◆ **INSTRUCTIONS FOR THE TASK**
Go through the data below. Pull out every line that has the word "reset".

[Stored data entries]
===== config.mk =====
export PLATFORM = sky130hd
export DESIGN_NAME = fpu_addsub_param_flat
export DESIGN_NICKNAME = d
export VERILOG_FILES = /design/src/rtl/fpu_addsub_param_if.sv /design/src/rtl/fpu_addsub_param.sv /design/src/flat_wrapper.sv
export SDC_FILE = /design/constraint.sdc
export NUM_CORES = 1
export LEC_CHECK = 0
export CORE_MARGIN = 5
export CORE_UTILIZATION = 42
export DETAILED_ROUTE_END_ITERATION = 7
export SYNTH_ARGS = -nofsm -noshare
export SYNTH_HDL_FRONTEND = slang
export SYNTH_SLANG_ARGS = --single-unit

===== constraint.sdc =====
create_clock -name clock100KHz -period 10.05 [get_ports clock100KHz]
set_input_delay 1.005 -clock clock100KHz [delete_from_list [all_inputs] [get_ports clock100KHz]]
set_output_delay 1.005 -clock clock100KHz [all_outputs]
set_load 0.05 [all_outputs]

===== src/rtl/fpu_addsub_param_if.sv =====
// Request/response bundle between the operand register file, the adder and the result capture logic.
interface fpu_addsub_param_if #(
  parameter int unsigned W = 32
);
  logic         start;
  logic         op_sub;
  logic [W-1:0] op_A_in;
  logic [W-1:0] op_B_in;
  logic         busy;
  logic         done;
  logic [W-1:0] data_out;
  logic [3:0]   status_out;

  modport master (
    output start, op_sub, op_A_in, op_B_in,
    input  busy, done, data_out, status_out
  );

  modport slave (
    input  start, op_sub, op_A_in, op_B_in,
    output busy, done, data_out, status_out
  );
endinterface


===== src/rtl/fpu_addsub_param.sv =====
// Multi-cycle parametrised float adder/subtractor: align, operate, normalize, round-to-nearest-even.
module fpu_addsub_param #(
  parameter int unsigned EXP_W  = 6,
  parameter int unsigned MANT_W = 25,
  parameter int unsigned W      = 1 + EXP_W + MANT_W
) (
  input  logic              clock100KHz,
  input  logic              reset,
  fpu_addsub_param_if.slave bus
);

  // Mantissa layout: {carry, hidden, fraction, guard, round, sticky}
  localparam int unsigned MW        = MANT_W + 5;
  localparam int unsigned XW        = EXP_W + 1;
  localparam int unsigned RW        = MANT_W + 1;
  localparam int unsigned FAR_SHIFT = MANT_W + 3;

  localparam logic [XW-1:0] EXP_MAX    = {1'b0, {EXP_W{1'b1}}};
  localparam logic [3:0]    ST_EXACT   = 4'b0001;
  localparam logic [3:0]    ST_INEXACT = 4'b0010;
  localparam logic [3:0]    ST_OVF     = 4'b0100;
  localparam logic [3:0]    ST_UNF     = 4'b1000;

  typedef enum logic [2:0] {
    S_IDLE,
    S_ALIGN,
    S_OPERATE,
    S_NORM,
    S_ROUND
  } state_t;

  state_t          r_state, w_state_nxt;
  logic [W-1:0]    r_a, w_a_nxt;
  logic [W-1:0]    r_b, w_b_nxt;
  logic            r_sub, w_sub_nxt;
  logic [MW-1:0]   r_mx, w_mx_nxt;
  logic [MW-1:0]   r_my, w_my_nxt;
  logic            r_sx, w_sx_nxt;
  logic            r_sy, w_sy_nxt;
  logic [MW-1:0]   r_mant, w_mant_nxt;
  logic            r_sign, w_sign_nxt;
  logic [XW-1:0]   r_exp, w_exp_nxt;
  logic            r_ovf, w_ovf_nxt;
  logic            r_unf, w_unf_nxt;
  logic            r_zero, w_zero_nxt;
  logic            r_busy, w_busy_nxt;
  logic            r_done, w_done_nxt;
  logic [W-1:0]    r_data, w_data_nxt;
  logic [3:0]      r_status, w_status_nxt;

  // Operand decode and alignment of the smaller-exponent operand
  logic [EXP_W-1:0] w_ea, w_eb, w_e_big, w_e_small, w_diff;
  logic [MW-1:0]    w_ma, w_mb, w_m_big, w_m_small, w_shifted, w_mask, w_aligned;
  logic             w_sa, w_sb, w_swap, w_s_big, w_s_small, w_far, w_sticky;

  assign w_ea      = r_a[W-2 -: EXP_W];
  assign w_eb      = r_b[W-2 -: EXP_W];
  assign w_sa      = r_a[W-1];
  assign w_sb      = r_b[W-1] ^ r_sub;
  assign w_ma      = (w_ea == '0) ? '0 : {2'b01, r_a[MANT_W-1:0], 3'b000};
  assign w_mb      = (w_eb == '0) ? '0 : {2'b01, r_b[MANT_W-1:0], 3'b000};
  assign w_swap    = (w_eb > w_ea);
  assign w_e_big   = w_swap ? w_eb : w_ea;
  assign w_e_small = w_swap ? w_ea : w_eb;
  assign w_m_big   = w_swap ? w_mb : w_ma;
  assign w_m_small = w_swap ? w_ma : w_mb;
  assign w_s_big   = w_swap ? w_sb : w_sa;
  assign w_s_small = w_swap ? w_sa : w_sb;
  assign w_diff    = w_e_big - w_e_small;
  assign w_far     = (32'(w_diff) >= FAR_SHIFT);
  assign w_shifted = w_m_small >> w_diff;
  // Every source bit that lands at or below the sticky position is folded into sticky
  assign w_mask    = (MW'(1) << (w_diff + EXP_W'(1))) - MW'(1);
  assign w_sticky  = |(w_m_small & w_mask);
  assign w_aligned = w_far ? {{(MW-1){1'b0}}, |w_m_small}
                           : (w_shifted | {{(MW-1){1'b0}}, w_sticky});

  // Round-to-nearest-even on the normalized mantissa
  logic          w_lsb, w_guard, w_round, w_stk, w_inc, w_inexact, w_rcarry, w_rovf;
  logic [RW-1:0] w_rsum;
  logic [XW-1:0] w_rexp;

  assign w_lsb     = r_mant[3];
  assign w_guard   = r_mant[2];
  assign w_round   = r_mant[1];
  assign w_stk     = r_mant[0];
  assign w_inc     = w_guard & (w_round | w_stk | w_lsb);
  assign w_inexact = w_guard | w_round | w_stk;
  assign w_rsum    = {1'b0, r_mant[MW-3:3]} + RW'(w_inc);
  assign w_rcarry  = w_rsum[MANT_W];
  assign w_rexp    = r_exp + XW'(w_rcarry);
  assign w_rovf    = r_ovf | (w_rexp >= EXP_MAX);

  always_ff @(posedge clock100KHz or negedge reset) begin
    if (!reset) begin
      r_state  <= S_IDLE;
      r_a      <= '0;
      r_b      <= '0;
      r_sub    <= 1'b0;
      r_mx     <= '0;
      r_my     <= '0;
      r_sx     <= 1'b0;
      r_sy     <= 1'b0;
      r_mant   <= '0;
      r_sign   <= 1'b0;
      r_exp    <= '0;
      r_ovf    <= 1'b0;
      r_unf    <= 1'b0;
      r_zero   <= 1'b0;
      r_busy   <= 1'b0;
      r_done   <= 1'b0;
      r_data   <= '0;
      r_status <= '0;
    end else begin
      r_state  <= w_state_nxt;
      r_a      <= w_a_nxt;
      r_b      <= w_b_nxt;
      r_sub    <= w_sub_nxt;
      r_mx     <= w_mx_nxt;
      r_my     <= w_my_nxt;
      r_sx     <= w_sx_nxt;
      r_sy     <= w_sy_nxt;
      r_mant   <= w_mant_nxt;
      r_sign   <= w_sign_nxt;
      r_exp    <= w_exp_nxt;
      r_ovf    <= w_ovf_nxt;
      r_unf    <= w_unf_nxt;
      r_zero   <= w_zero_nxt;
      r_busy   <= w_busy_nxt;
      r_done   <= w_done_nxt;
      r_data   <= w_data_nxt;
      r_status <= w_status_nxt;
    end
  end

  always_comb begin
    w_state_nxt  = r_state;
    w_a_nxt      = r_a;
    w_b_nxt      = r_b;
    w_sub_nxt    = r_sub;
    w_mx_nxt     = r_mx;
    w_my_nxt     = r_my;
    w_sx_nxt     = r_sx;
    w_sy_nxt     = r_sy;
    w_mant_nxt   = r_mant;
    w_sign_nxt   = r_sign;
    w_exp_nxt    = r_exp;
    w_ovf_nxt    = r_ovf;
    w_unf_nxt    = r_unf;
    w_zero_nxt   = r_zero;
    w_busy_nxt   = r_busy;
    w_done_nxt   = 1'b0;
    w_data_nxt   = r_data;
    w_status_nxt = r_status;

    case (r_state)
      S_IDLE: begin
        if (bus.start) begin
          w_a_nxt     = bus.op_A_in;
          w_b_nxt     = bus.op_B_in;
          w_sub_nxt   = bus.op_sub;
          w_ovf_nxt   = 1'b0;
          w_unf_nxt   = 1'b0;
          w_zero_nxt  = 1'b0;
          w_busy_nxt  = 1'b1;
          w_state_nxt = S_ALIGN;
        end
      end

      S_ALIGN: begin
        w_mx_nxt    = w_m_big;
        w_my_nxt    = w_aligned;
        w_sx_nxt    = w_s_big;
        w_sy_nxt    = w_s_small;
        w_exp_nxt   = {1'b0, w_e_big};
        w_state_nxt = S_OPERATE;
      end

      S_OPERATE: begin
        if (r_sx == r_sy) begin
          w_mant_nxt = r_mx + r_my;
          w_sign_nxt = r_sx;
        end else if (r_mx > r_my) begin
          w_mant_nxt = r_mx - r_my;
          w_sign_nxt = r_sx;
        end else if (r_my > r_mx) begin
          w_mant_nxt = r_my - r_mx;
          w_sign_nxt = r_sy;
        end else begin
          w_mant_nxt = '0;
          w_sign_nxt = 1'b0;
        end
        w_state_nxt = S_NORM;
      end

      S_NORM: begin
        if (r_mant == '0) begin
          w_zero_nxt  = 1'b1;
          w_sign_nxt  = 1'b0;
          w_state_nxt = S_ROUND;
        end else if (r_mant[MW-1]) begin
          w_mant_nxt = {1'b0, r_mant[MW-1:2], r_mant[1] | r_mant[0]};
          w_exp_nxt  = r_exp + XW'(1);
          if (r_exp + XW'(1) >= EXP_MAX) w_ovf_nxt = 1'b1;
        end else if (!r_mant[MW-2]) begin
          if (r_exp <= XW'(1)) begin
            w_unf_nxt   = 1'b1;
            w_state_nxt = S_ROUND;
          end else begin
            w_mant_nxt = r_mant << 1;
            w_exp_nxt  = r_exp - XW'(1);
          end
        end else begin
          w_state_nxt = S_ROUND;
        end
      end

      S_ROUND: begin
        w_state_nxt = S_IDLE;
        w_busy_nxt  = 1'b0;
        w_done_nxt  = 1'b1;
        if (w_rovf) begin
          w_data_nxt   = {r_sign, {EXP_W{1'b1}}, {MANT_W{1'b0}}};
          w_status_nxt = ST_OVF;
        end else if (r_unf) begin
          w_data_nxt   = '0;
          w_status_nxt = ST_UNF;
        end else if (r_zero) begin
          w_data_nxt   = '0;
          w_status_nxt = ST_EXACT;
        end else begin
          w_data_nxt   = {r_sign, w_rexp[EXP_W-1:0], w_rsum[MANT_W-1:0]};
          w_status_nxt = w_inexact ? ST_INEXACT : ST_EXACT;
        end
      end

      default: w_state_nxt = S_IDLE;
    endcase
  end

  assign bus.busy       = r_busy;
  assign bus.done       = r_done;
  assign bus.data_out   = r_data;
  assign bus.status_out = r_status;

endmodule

◆ **WORKED SOLUTION**
  input  logic              reset,
  always_ff @(posedge clock100KHz or negedge reset) begin
    if (!reset) begin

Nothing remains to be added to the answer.